_Exercise requirements_: Set down each line from the start of the material exactly, please, up to and including the one that contains "localparam logic [1:0] RES_NONE".

_Information shown_:
● ● ● ● ● ● ●
File: src/rtl/bin_load_ctrl_pkg.sv
// Shared encodings for the bin load controller: FSM states, result codes, literal width.
package bin_load_ctrl_pkg;

    localparam int LIT_W = 3;

    typedef logic [3:0] state_t;

    localparam state_t S_IDLE     = 4'd0;
    localparam state_t S_LOAD_C   = 4'd1;
    localparam state_t S_LOAD_VS  = 4'd2;
    localparam state_t S_LOAD_LS  = 4'd3;
    localparam state_t S_START    = 4'd4;
    localparam state_t S_RUN      = 4'd5;
    localparam state_t S_RDBK_REQ = 4'd6;
    localparam state_t S_RDBK_OUT = 4'd7;
    localparam state_t S_FIN      = 4'd8;

    localparam logic [1:0] RES_NONE  = 2'b00;
    localparam logic [1:0] RES_SAT   = 2'b01;
    localparam logic [1:0] RES_UNSAT = 2'b10;
    localparam logic [1:0] RES_TMO   = 2'b11;

endpackage
===== src/rtl/fifo_wr_arbiter.sv =====
// Round-robin write-port arbiter for the shared byte FIFO.
// Producers take bounded tenures of up to MAX_BURST beats. Each tenure is
// followed by a one-cycle IDLE bubble in which the next owner is chosen.
// A write is never issued while the FIFO reports full.
module fifo_wr_arbiter #(
  parameter int NUM_REQ   = 4,
  parameter int DATA_W    = 8,
  parameter int MAX_BURST = 4
) (
  input  logic                         clk,
  input  logic                         rst,
  input  logic [NUM_REQ-1:0]           req_i,
  input  logic [NUM_REQ*DATA_W-1:0]    req_data_i,
  output logic [NUM_REQ-1:0]           gnt_o,
  input  logic                         fifo_full_i,
  input  logic                         fifo_overflow_i,
  output logic                         fifo_wr_o,
  output logic [DATA_W-1:0]            fifo_data_o,
  output logic [$clog2(NUM_REQ)-1:0]   owner_o,
  output logic                         busy_o,
  output logic                         err_overflow_o,
  output logic [15:0]                  xfer_cnt_o
);

  localparam int OW_W = $clog2(NUM_REQ);
  localparam int BC_W = $clog2(MAX_BURST + 1);

  typedef enum logic {IDLE, BURST} state_t;

  state_t            state_q, state_d;
  logic [OW_W-1:0]   owner_q, owner_d;
  logic [BC_W-1:0]   burst_q, burst_d;
  logic [15:0]       xfer_q, xfer_d;
  logic              err_q;
  logic              xfer;
  logic [OW_W-1:0]   next_owner;
  logic              found;

  // Round-robin search starting just after the last owner, wrapping around.
  always_comb begin
    next_owner = owner_q;
    found      = 1'b0;
    for (int k = 1; k <= NUM_REQ; k++) begin
      logic [OW_W-1:0] idx;
      idx = OW_W'((int'(owner_q) + k) % NUM_REQ);
      if (!found && req_i[idx]) begin
        found      = 1'b1;
        next_owner = idx;
      end
    end
  end

  // Write-side outputs are combinational from state so a beat lands in the same cycle.
  always_comb begin
    xfer        = (state_q == BURST) && req_i[owner_q] && !fifo_full_i;
    fifo_wr_o   = xfer;
    gnt_o       = xfer ? (NUM_REQ'(1) << owner_q) : '0;
    fifo_data_o = (state_q == BURST) ? req_data_i[int'(owner_q)*DATA_W +: DATA_W] : '0;
    busy_o      = (state_q == BURST);
  end

  // Next-state: pick an owner in IDLE, count beats and end the tenure in BURST.
  always_comb begin
    state_d = state_q;
    owner_d = owner_q;
    burst_d = burst_q;
    xfer_d  = xfer_q;
    case (state_q)
      IDLE: begin
        if (found) begin
          owner_d = next_owner;
          burst_d = '0;
          state_d = BURST;
        end
      end
      BURST: begin
        if (xfer) begin
          burst_d = burst_q + BC_W'(1);
          xfer_d  = xfer_q + 16'd1;
        end
        // A full FIFO holds the tenure; only a dropped request or a last beat ends it.
        if (!req_i[owner_q]) begin
          state_d = IDLE;
        end else if (xfer && (burst_q == BC_W'(MAX_BURST - 1))) begin
          state_d = IDLE;
        end
      end
      default: state_d = IDLE;
    endcase
  end

  // State registers; owner resets to the top index so the first grant searches from 0.
  always_ff @(posedge clk or posedge rst) begin
    if (rst) begin
      state_q <= IDLE;
      owner_q <= OW_W'(NUM_REQ - 1);
      burst_q <= '0;
      xfer_q  <= '0;
      err_q   <= 1'b0;
    end else begin
      state_q <= state_d;
      owner_q <= owner_d;
      burst_q <= burst_d;
      xfer_q  <= xfer_d;
      if (fifo_overflow_i) begin
        err_q <= 1'b1;
      end
    end
  end

  assign owner_o        = owner_q;
  assign err_overflow_o = err_q;
  assign xfer_cnt_o     = xfer_q;

endmodule


===== config.mk =====
export PLATFORM = sky130hd
export DESIGN_NAME = fifo_wr_arbiter
export DESIGN_NICKNAME = d
export VERILOG_FILES = /design/src/rtl/fifo_wr_arbiter.sv
export SDC_FILE = /design/constraint.sdc
export NUM_CORES = 1
export LEC_CHECK = 0
export ABC_AREA = 1
export CORE_ASPECT_RATIO = 0.8
export CORE_MARGIN = 4
export CORE_UTILIZATION = 47
export DETAILED_ROUTE_END_ITERATION = 12
export GPL_ROUTABILITY_DRIVEN = 1
export HOLD_SLACK_MARGIN = 0.08
export PLACE_DENSITY = 0.86
export SYNTH_ARGS = -nofsm -noshare
export SYNTH_HDL_FRONTEND = slang
export SYNTH_SLANG_ARGS = --single-unit
export TNS_END_PERCENT = 1

===== constraint.sdc =====
create_clock -name clk -period 5.2 [get_ports clk]
set_clock_uncertainty 0.2 [all_clocks]
set_input_delay 1.3 -clock clk [delete_from_list [all_inputs] [get_ports clk]]
set_output_delay 1.3 -clock clk [all_outputs]
set_load 0.03 [all_outputs]

Yosys cells after proc, flatten, opt, wreduce, memory -nomap -nowiden
Index checks and enable logic that the tools add are counted.
{"block": "totals", "register_bits": 23, "latch_bits": 0, "mem_bits_rw": 0, "rom_bits": 0, "in_bits": 40, "output_inout_bits": 33, "elab_cells": 63, "memories": 0}
{"block": "op_classes", "addsub": 6, "multipliers": 0, "div": 0, "n_lt_le_gt_ge": 5, "n_eq_ne": 3, "shift": 2, "n_mux": 27, "bitwise": 1, "reduce_logical": 14}
{"cell": "$shiftx A32 B6 Y8", "count": 1}
{"cell": "$add A16 B1 Y16 const B", "count": 1}
{"cell": "$lt A2 B3 Y1 const B", "count": 5}
{"cell": "$mux W1", "count": 12}
{"cell": "$bmux W1 S2", "count": 5}
{"cell": "$mux W2", "count": 4}
{"cell": "$mux W8", "count": 1}
{"cell": "$logic_and A1 B1 Y1", "count": 6}
{"cell": "$mux W3", "count": 2}
{"cell": "$pmux W3 S2", "count": 1}
{"cell": "$add A2 B1 Y2 const B", "count": 2}
{"cell": "$add A2 B2 Y2 const B", "count": 2}
{"cell": "$logic_not A1 Y1", "count": 4}
{"cell": "$mux W4", "count": 1}
{"cell": "$reduce_and A2 Y1", "count": 2}
{"cell": "$reduce_bool A4 Y1", "count": 1}
{"cell": "$shl A1 B2 Y4 const A", "count": 1}
{"cell": "$add A3 B1 Y3 const B", "count": 1}
{"cell": "$eq A3 B2 Y1 const B", "count": 1}
{"cell": "$reduce_and A3 Y1", "count": 1}
{"cell": "$ne A2 B1 Y1 const B", "count": 1}
{"cell": "$ne A2 B2 Y1 const B", "count": 1}
{"cell": "$pmux W1 S2", "count": 1}
{"cell": "$not A1 Y1", "count": 1}

Depth between registers and ports, before layout
Gate-level depths: netlist of run 1.
{"block": "logic_depth", "ltp_word": 15, "depth_mapped": 13, "mapped_depth_nobuf": 11}

Worst setup path before layout of run 1
Ideal clock, no wire load.
{"block": "synth_timing", "path_type": "input -> output", "from": "input port req_i[3]", "to": "output port gnt_o[0]", "t_arrival_ns": 2.286, "t_required_ns": 3.700, "setup_slack_ns": 1.414, "stages": 7, "path_buffers": 1, "cell_sequence": "inv_1 > nand2_1 > nand2_2 > nand2_2 > nand4_4 > buf_4 > nor2_1"}
{"block": "synth_between", "elab_chain_cells": 5}
{"item": "start: declaration", "line": "12", "rtl": "input logic [NUM_REQ-1:0] req_i,"}
{"item": "$bmux W1 S2", "line": "55", "rtl": "xfer = (state_q == BURST) && req_i[owner_q] && !fifo_full_i;"}
{"item": "$mux W1 (not written as such)", "line": "55"}
{"item": "$logic_and A1 B1 Y1 (2 in a row)", "line": "55"}
{"item": "$mux W4", "line": "57", "rtl": "gnt_o = xfer ? (NUM_REQ'(1) << owner_q) : '0;"}
{"item": "end: declaration", "line": "14", "rtl": "output logic [NUM_REQ-1:0] gnt_o,"}
No other way between the ends. The select of a mux whose other input is x is not followed.

Worst setup path in the final report of run 1
{"block": "layout_timing", "from": "input port req_i[0]", "to": "output port fifo_wr_o"}
{"block": "layout_between", "elab_chain_cells": 4}
{"item": "$bmux W1 S2", "line": "55"}
{"item": "$mux W1 (not written as such)", "line": "55"}
{"item": "$logic_and A1 B1 Y1 (2 in a row)", "line": "55"}
{"item": "end: declaration", "line": "17", "rtl": "output logic fifo_wr_o,"}
No other way between the ends. The select of a mux whose other input is x is not followed.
● ● ● ● ● ● ●
_Answer_:
File: src/rtl/bin_load_ctrl_pkg.sv
// Shared encodings for the bin load controller: FSM states, result codes, literal width.
package bin_load_ctrl_pkg;

    localparam int LIT_W = 3;

    typedef logic [3:0] state_t;

    localparam state_t S_IDLE     = 4'd0;
    localparam state_t S_LOAD_C   = 4'd1;
    localparam state_t S_LOAD_VS  = 4'd2;
    localparam state_t S_LOAD_LS  = 4'd3;
    localparam state_t S_START    = 4'd4;
    localparam state_t S_RUN      = 4'd5;
    localparam state_t S_RDBK_REQ = 4'd6;
    localparam state_t S_RDBK_OUT = 4'd7;
    localparam state_t S_FIN      = 4'd8;

    localparam logic [1:0] RES_NONE  = 2'b00;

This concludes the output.